关键词:
Register Transfer Level-Software Defined Radio
Speech/Music classification
Real-time system
Multimedia signal processing
EFFICIENT IMPLEMENTATION
SPEECH/MUSIC CLASSIFIER
MUSIC
DISCRIMINATION
FEATURES
TRACKING
摘要:
This work introduces a real-time system to automate the selection of radio stations based on the listener's preference (either speech/music) by analyzing the incoming audio signals using a speech/music classifier (SMC) using machine learning approaches. Radio Frequency data from different Frequency Modulated (FM) stations are directly read in MATLAB using the Communications Toolbox Support Package for Register Transfer Level-Software Defined Radio (RTL-SDR). Further, the work is divided into two phases.

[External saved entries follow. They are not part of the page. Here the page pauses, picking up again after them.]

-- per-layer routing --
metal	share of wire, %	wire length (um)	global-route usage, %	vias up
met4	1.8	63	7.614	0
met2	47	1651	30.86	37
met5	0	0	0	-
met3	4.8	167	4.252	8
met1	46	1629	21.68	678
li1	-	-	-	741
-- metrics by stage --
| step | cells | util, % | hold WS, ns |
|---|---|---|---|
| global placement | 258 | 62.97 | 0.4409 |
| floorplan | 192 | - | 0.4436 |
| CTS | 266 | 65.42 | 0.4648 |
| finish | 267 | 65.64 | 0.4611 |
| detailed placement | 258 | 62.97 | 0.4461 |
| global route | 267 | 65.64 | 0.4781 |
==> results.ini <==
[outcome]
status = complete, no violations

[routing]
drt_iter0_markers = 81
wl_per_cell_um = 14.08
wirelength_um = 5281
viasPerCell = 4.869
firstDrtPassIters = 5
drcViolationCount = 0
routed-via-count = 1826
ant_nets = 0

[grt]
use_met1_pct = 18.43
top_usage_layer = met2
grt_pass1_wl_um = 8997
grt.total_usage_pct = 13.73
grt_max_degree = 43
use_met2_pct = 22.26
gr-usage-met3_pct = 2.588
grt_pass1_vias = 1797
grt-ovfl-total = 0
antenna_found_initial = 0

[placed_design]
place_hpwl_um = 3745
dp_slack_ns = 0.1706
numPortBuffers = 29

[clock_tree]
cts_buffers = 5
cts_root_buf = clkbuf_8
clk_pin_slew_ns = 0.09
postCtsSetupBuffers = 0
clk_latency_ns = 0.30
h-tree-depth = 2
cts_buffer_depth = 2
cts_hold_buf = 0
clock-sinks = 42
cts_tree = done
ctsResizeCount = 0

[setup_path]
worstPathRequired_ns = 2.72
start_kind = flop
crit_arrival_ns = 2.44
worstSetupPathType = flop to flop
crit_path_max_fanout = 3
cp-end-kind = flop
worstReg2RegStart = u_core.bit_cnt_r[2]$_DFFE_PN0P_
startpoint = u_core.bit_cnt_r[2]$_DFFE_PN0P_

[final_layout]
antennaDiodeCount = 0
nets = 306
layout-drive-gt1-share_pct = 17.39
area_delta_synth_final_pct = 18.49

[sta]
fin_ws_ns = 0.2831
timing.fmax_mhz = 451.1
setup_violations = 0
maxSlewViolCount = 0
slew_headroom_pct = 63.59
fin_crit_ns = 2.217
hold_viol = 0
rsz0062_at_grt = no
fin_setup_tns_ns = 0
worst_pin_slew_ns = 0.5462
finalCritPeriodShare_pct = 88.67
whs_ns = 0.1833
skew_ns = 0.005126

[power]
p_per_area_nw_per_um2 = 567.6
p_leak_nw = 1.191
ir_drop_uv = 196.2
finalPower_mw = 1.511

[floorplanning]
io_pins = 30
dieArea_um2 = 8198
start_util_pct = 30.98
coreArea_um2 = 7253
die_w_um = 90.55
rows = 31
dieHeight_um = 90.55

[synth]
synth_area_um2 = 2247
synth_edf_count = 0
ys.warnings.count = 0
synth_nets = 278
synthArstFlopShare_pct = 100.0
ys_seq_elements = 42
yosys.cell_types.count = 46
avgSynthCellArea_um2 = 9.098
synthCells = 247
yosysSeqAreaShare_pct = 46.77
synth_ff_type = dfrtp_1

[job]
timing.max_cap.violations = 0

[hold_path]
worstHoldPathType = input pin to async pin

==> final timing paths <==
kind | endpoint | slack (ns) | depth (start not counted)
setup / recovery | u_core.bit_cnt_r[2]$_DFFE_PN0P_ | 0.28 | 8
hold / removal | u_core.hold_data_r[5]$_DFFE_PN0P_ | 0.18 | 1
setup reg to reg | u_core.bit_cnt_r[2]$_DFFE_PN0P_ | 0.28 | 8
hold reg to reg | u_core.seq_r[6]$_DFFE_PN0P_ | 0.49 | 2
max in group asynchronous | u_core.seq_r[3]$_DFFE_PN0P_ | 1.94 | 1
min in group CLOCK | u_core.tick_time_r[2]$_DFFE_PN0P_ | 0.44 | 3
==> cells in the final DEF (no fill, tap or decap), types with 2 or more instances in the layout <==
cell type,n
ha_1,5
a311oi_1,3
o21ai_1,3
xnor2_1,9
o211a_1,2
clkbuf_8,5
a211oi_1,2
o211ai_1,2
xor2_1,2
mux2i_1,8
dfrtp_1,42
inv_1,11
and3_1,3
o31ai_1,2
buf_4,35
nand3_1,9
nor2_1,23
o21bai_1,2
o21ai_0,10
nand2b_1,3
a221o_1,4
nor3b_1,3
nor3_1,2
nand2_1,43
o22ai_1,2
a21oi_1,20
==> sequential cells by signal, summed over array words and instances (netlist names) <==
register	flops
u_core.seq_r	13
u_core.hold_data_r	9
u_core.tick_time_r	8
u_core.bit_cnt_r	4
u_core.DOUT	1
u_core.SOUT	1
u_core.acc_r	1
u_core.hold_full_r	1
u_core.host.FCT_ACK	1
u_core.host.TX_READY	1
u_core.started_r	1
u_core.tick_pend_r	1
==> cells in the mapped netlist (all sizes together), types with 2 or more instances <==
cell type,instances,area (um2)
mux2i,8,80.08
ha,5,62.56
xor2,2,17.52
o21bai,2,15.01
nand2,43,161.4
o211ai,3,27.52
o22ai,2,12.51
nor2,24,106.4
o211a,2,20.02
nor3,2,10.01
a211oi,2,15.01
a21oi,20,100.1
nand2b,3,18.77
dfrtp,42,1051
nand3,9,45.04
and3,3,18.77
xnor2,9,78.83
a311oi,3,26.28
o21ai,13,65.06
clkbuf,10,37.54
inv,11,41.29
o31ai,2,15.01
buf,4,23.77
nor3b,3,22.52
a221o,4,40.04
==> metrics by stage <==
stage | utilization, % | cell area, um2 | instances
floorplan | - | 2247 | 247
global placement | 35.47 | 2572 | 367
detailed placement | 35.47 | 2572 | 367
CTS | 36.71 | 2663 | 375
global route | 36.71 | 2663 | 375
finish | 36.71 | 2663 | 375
--- config.mk ---
export PLATFORM = sky130hd
export DESIGN_NAME = sdram_port_arbiter
export DESIGN_NICKNAME = d
export VERILOG_FILES = /design/src/rtl/sdram_port_arbiter.sv
export SDC_FILE = /design/constraint.sdc
export NUM_CORES = 1
export LEC_CHECK = 0
export ABC_AREA = 1
export CORE_MARGIN = 4
export CORE_UTILIZATION = 45
export DETAILED_ROUTE_END_ITERATION = 8
export HOLD_SLACK_MARGIN = 0.1
export PLACE_DENSITY = 0.89
export SLEW_MARGIN = 0
export SYNTH_ARGS = -nofsm -noshare
export SYNTH_HDL_FRONTEND = slang
export SYNTH_SLANG_ARGS = --single-unit
--- constraint.sdc ---
create_clock -name clk_sys -period 2.7 [get_ports clk_sys]
set_clock_uncertainty 0.2 [all_clocks]
set_input_delay 0.54 -clock clk_sys [delete_from_list [all_inputs] [get_ports clk_sys]]
set_output_delay 0.54 -clock clk_sys [all_outputs]
set_load 0.005 [all_outputs]
<file path="src/rtl/ex_stage_if.sv">
// Upstream (decoded op) and downstream (result) valid/ready channels of ex_stage.
// slave is the stage side, master is the producer/consumer side.
interface ex_stage_if;
  logic        in_valid;
  logic        in_ready;
  logic [31:0] in_op1;
  logic [31:0] in_op2;
  logic [4:0]  in_rs1;
  logic [4:0]  in_rs2;
  logic [4:0]  in_rd;
  logic        in_wen;
  logic [4:0]  in_shamt;
  logic [2:0]  in_select;

  logic        out_valid;
  logic        out_ready;
  logic [31:0] out_result;
  logic [4:0]  out_rd;
  logic        out_wen;
  logic        out_illegal;

  modport slave (
    input  in_valid, in_op1, in_op2, in_rs1, in_rs2, in_rd, in_wen, in_shamt, in_select,
    output in_ready,
    output out_valid, out_result, out_rd, out_wen, out_illegal,
    input  out_ready
  );

  modport master (
    output in_valid, in_op1, in_op2, in_rs1, in_rs2, in_rd, in_wen, in_shamt, in_select,
    input  in_ready,
    input  out_valid, out_result, out_rd, out_wen, out_illegal,
    output out_ready
  );
endinterface

</file>
<file path="src/rtl/ex_stage.sv">
// Two-slot execute stage: slot A holds operands and drives the external ALU,
// slot B captures the result and presents it to writeback.
//
// slot state  | meaning
// A empty     | no operation waiting for the ALU
// A full      | operands held, ALU evaluating them this cycle
// B empty     | nothing offered to writeback
// B full      | result offered downstream, held until out_ready
module ex_stage (
  input  logic        clk,
  input  logic        reset_n,
  input  logic        flush,
  ex_stage_if.slave   bus,
  input  logic        fwd_wen,
  input  logic [4:0]  fwd_rd,
  input  logic [31:0] fwd_data,
  output logic [31:0] alu_operand1,
  output logic [31:0] alu_operand2,
  output logic [4:0]  alu_shamt,
  output logic [2:0]  alu_select,
  input  logic [31:0] alu_result
);

  logic        a_valid_q, a_valid_d;
  logic [31:0] a_op1_q, a_op1_d;
  logic [31:0] a_op2_q, a_op2_d;
  logic [4:0]  a_rs1_q, a_rs1_d;
  logic [4:0]  a_rs2_q, a_rs2_d;
  logic [4:0]  a_rd_q, a_rd_d;
  logic        a_wen_q, a_wen_d;
  logic [4:0]  a_shamt_q, a_shamt_d;
  logic [2:0]  a_select_q, a_select_d;

  logic        b_valid_q, b_valid_d;
  logic [31:0] b_result_q, b_result_d;
  logic [4:0]  b_rd_q, b_rd_d;
  logic        b_wen_q, b_wen_d;
  logic        b_illegal_q, b_illegal_d;

  logic        b_adv;
  logic        in_ready;
  logic        accept;
  logic        xfer;
  logic        wb_wen;
  logic        a_illegal;
  logic        byp1;
  logic        byp2;

  // Register-file write snoop; the load-unit write wins over writeback on the same register.
  function automatic logic [31:0] snoop_op(
    input logic [4:0]  rs,
    input logic [31:0] base,
    input logic        fw_en,
    input logic [4:0]  fw_rd,
    input logic [31:0] fw_data,
    input logic        wb_en,
    input logic [4:0]  wb_rd,
    input logic [31:0] wb_data
  );
    logic [31:0] v;
    v = base;
    if (rs != 5'd0) begin
      if (fw_en && (fw_rd == rs)) v = fw_data;
      else if (wb_en && (wb_rd == rs)) v = wb_data;
    end
    return v;
  endfunction

  // Handshake control, bypass muxes and next-state of both slots.
  always_comb begin
    b_adv     = !b_valid_q || bus.out_ready;
    in_ready  = reset_n && (!a_valid_q || b_adv);
    accept    = bus.in_valid && in_ready && !flush;
    xfer      = a_valid_q && b_adv && !flush;
    wb_wen    = b_valid_q && bus.out_ready && b_wen_q;
    a_illegal = a_select_q[2] && a_select_q[1];

    // b_wen is already cleared for illegal entries; b_illegal kept explicit for clarity.
    byp1 = b_valid_q && b_wen_q && (b_rd_q == a_rs1_q) && (a_rs1_q != 5'd0) && !b_illegal_q;
    byp2 = b_valid_q && b_wen_q && (b_rd_q == a_rs2_q) && (a_rs2_q != 5'd0) && !b_illegal_q;

    alu_operand1 = byp1 ? b_result_q : a_op1_q;
    alu_operand2 = byp2 ? b_result_q : a_op2_q;
    alu_shamt    = a_shamt_q;
    alu_select   = a_select_q;

    a_valid_d  = a_valid_q;
    a_rs1_d    = a_rs1_q;
    a_rs2_d    = a_rs2_q;
    a_rd_d     = a_rd_q;
    a_wen_d    = a_wen_q;
    a_shamt_d  = a_shamt_q;
    a_select_d = a_select_q;

    if (flush)       a_valid_d = 1'b0;
    else if (accept) a_valid_d = 1'b1;
    else if (xfer)   a_valid_d = 1'b0;

    if (accept) begin
      a_rs1_d    = bus.in_rs1;
      a_rs2_d    = bus.in_rs2;
      a_rd_d     = bus.in_rd;
      a_wen_d    = bus.in_wen;
      a_shamt_d  = bus.in_shamt;
      a_select_d = bus.in_select;
    end

    // Snoop targets whichever op occupies slot A after this edge, new or held.
    a_op1_d = snoop_op(a_rs1_d, accept ? bus.in_op1 : a_op1_q,
                       fwd_wen, fwd_rd, fwd_data, wb_wen, b_rd_q, b_result_q);
    a_op2_d = snoop_op(a_rs2_d, accept ? bus.in_op2 : a_op2_q,
                       fwd_wen, fwd_rd, fwd_data, wb_wen, b_rd_q, b_result_q);

    b_valid_d   = b_valid_q;
    b_result_d  = b_result_q;
    b_rd_d      = b_rd_q;
    b_wen_d     = b_wen_q;
    b_illegal_d = b_illegal_q;

    if (flush)      b_valid_d = 1'b0;
    else if (xfer)  b_valid_d = 1'b1;
    else if (b_adv) b_valid_d = 1'b0;

    if (xfer) begin
      b_result_d  = a_illegal ? 32'd0 : alu_result;
      b_rd_d      = a_rd_q;
      b_wen_d     = a_wen_q && !a_illegal;
      b_illegal_d = a_illegal;
    end
  end

  // Slot registers with synchronous active-low reset.
  always_ff @(posedge clk) begin
    if (!reset_n) begin
      a_valid_q   <= 1'b0;
      a_op1_q     <= 32'd0;
      a_op2_q     <= 32'd0;
      a_rs1_q     <= 5'd0;
      a_rs2_q     <= 5'd0;
      a_rd_q      <= 5'd0;
      a_wen_q     <= 1'b0;
      a_shamt_q   <= 5'd0;
      a_select_q  <= 3'd0;
      b_valid_q   <= 1'b0;
      b_result_q  <= 32'd0;
      b_rd_q      <= 5'd0;
      b_wen_q     <= 1'b0;
      b_illegal_q <= 1'b0;
    end else begin
      a_valid_q   <= a_valid_d;
      a_op1_q     <= a_op1_d;
      a_op2_q     <= a_op2_d;
      a_rs1_q     <= a_rs1_d;
      a_rs2_q     <= a_rs2_d;
      a_rd_q      <= a_rd_d;
      a_wen_q     <= a_wen_d;
      a_shamt_q   <= a_shamt_d;
      a_select_q  <= a_select_d;
      b_valid_q   <= b_valid_d;
      b_result_q  <= b_result_d;
      b_rd_q      <= b_rd_d;
      b_wen_q     <= b_wen_d;
      b_illegal_q <= b_illegal_d;
    end
  end

  assign bus.in_ready    = in_ready;
  assign bus.out_valid   = b_valid_q;
  assign bus.out_result  = b_result_q;
  assign bus.out_rd      = b_rd_q;
  assign bus.out_wen     = b_wen_q;
  assign bus.out_illegal = b_illegal_q;

endmodule

</file>
<file path="src/flat_wrapper.sv">
// flat-port wrapper written by rule: the top's interface ports become plain ports
module ex_stage_flat 
  (clk, reset_n, flush, fwd_wen, fwd_rd, fwd_data, alu_operand1, alu_operand2, alu_shamt, alu_select, alu_result, bus_in_valid, bus_in_op1, bus_in_op2, bus_in_rs1, bus_in_rs2, bus_in_rd, bus_in_wen, bus_in_shamt, bus_in_select, bus_in_ready, bus_out_valid, bus_out_result, bus_out_rd, bus_out_wen, bus_out_illegal, bus_out_ready);
  ex_stage_if bus_i ();
  input  logic clk;
  input  logic reset_n;
  input  logic flush;
  input  logic fwd_wen;
  input  logic [4:0] fwd_rd;
  input  logic [31:0] fwd_data;
  output logic [31:0] alu_operand1;
  output logic [31:0] alu_operand2;
  output logic [4:0] alu_shamt;
  output logic [2:0] alu_select;
  input  logic [31:0] alu_result;
  input wire logic [$bits(bus_i.in_valid)-1:0] bus_in_valid;
  input wire logic [$bits(bus_i.in_op1)-1:0] bus_in_op1;
  input wire logic [$bits(bus_i.in_op2)-1:0] bus_in_op2;
  input wire logic [$bits(bus_i.in_rs1)-1:0] bus_in_rs1;
  input wire logic [$bits(bus_i.in_rs2)-1:0] bus_in_rs2;
  input wire logic [$bits(bus_i.in_rd)-1:0] bus_in_rd;
  input wire logic [$bits(bus_i.in_wen)-1:0] bus_in_wen;
  input wire logic [$bits(bus_i.in_shamt)-1:0] bus_in_shamt;
  input wire logic [$bits(bus_i.in_select)-1:0] bus_in_select;
  output wire logic [$bits(bus_i.in_ready)-1:0] bus_in_ready;
  output wire logic [$bits(bus_i.out_valid)-1:0] bus_out_valid;
  output wire logic [$bits(bus_i.out_result)-1:0] bus_out_result;
  output wire logic [$bits(bus_i.out_rd)-1:0] bus_out_rd;
  output wire logic [$bits(bus_i.out_wen)-1:0] bus_out_wen;
  output wire logic [$bits(bus_i.out_illegal)-1:0] bus_out_illegal;
  input wire logic [$bits(bus_i.out_ready)-1:0] bus_out_ready;
  assign bus_i.in_valid = bus_in_valid;
  assign bus_i.in_op1 = bus_in_op1;
  assign bus_i.in_op2 = bus_in_op2;
  assign bus_i.in_rs1 = bus_in_rs1;
  assign bus_i.in_rs2 = bus_in_rs2;
  assign bus_i.in_rd = bus_in_rd;
  assign bus_i.in_wen = bus_in_wen;
  assign bus_i.in_shamt = bus_in_shamt;
  assign bus_i.in_select = bus_in_select;
  assign bus_in_ready = bus_i.in_ready;
  assign bus_out_valid = bus_i.out_valid;
  assign bus_out_result = bus_i.out_result;
  assign bus_out_rd = bus_i.out_rd;
  assign bus_out_wen = bus_i.out_wen;
  assign bus_out_illegal = bus_i.out_illegal;
  assign bus_i.out_ready = bus_out_ready;
  ex_stage u_core (.clk(clk), .reset_n(reset_n), .flush(flush), .bus(bus_i), .fwd_wen(fwd_wen), .fwd_rd(fwd_rd), .fwd_data(fwd_data), .alu_operand1(alu_operand1), .alu_operand2(alu_operand2), .alu_shamt(alu_shamt), .alu_select(alu_select), .alu_result(alu_result));
endmodule
</file>
File: config.mk
export PLATFORM = sky130hd
export DESIGN_NAME = args_encode_flat
export DESIGN_NICKNAME = d
export VERILOG_FILES = /design/src/rtl/args_encode_if.sv /design/src/rtl/args_encode.sv /design/src/flat_wrapper.sv
export SDC_FILE = /design/constraint.sdc
export NUM_CORES = 1
export LEC_CHECK = 0
export ABC_AREA = 1
export BUFFER_PORTS_ARGS = -buffer_cell sky130_fd_sc_hd__clkbuf_2
export CORE_MARGIN = 1.5
export CORE_UTILIZATION = 40
export DETAILED_ROUTE_END_ITERATION = 8
export GPL_TIMING_DRIVEN = 0
export PLACE_DENSITY = 0.6
export SETUP_SLACK_MARGIN = 0.5
export SLEW_MARGIN = 10
export SYNTH_ARGS = -nofsm -noshare
export SYNTH_HDL_FRONTEND = slang
export SYNTH_SLANG_ARGS = --single-unit
File: constraint.sdc
create_clock -name clk -period 2.3 [get_ports clk]
set_clock_uncertainty 0.2 [all_clocks]
set_input_delay 0.23 -clock clk [delete_from_list [all_inputs] [get_ports clk]]
set_output_delay 0.23 -clock clk [all_outputs]
set_load 0.005 [all_outputs]
File: src/rtl/args_encode_if.sv
// rtl/args_encode_if.sv - request/grant/channel-number bundle for args_encode
interface args_encode_if #(
    parameter int N = 2
);
    localparam int W = 1 << N;

    logic [W-1:0] req;
    logic         rdy;
    logic         vld;
    logic [N-1:0] c;
    logic [W-1:0] gnt;
    logic [W-1:0] ack;

    // Encoder side: consumes requests and ready, drives the channel number.
    modport master (
        input  req,
        input  rdy,
        output vld,
        output c,
        output gnt,
        output ack
    );

    // Requester/consumer side.
    modport slave (
        output req,
        output rdy,
        input  vld,
        input  c,
        input  gnt,
        input  ack
    );
endinterface

File: src/rtl/args_encode.sv
// rtl/args_encode.sv - round-robin arbitrating encoder with valid/ready channel-number output
module args_encode #(
    parameter int N = 2
) (
    input  logic       clk,
    input  logic       rst,
    args_encode_if.master bus
);
    localparam int W = 1 << N;

    typedef enum logic {
        IDLE,
        OUT
    } state_t;

    state_t       state_q, state_n;
    logic [N-1:0] ptr_q, ptr_n;
    logic [N-1:0] c_q, c_n;
    logic [W-1:0] gnt_q, gnt_n;
    logic [W-1:0] ack_q, ack_n;
    logic         vld_q, vld_n;
    logic [N-1:0] pick;
    logic [N-1:0] idx;

    // Round-robin search: scanning from the far end toward ptr leaves the
    // closest requester at or after ptr as the winner.
    always_comb begin
        pick = ptr_q;
        idx  = '0;
        for (int k = W - 1; k >= 0; k--) begin
            idx = ptr_q + N'(k);
            if (bus.req[idx]) begin
                pick = idx;
            end
        end
    end

    // Next-state and next-output logic; every output is registered below.
    always_comb begin
        state_n = state_q;
        ptr_n   = ptr_q;
        c_n     = c_q;
        gnt_n   = gnt_q;
        vld_n   = vld_q;
        ack_n   = '0;
        case (state_q)
            IDLE: begin
                if (|bus.req) begin
                    c_n        = pick;
                    gnt_n      = '0;
                    gnt_n[pick] = 1'b1;
                    vld_n      = 1'b1;
                    state_n    = OUT;
                end else begin
                    vld_n = 1'b0;
                    gnt_n = '0;
                end
            end
            OUT: begin
                // Grant is committed: req is ignored until the handshake.
                if (bus.rdy) begin
                    vld_n   = 1'b0;
                    gnt_n   = '0;
                    ack_n   = gnt_q;
                    ptr_n   = c_q + 1'b1;
                    state_n = IDLE;
                end
            end
            default: begin
                state_n = IDLE;
                vld_n   = 1'b0;
                gnt_n   = '0;
            end
        endcase
    end

    // State and output registers; reset discards any grant in flight.
    always_ff @(posedge clk or negedge rst) begin
        if (!rst) begin
            state_q <= IDLE;
            ptr_q   <= '0;
            c_q     <= '0;
            gnt_q   <= '0;
            ack_q   <= '0;
            vld_q   <= 1'b0;
        end else begin
            state_q <= state_n;
            ptr_q   <= ptr_n;
            c_q     <= c_n;
            gnt_q   <= gnt_n;
            ack_q   <= ack_n;
            vld_q   <= vld_n;
        end
    end

    assign bus.vld = vld_q;
    assign bus.c   = c_q;
    assign bus.gnt = gnt_q;
    assign bus.ack = ack_q;
endmodule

Initially, the efficiency of different state-of-the-art features for designing a speech/music classifier is studied on new speech/music corpora developed for Indian radio stations. Box plots and Region of Convergence (ROC) plots were used to study feature importance. The learning from the experiments was used to select optimum sets of features for efficient working of the real-time model. The models were tested for both offline and online test data. The best-performing features (Mel-Frequency Cepstral Coefficients (MFCC) + Variance Spectral Roll-off) vectors were then concatenated to obtain the best classification accuracy of 93.06% and 83.91% for offline and realtime data, respectively, using Gaussian Mixture Model (GMM) classifier. We also studied the efficiency of recently proposed Empirical Mode decomposition (EMD)-based statistical and Hilbert Spectrum-based features on both standard (Slaney, GTZAN, Musan dataset) and newly created datasets. We achieved an overall accuracy of 94.91%, 93.20%, 91.72%, and 95.40% for SS, GTZAN, MUSAN, and BITM datasets respectively. However, concatenating several features increased the latency of the algorithm. This work also proposes a new speech/music corpus based on recordings from Indian radio stations in the Hindi language.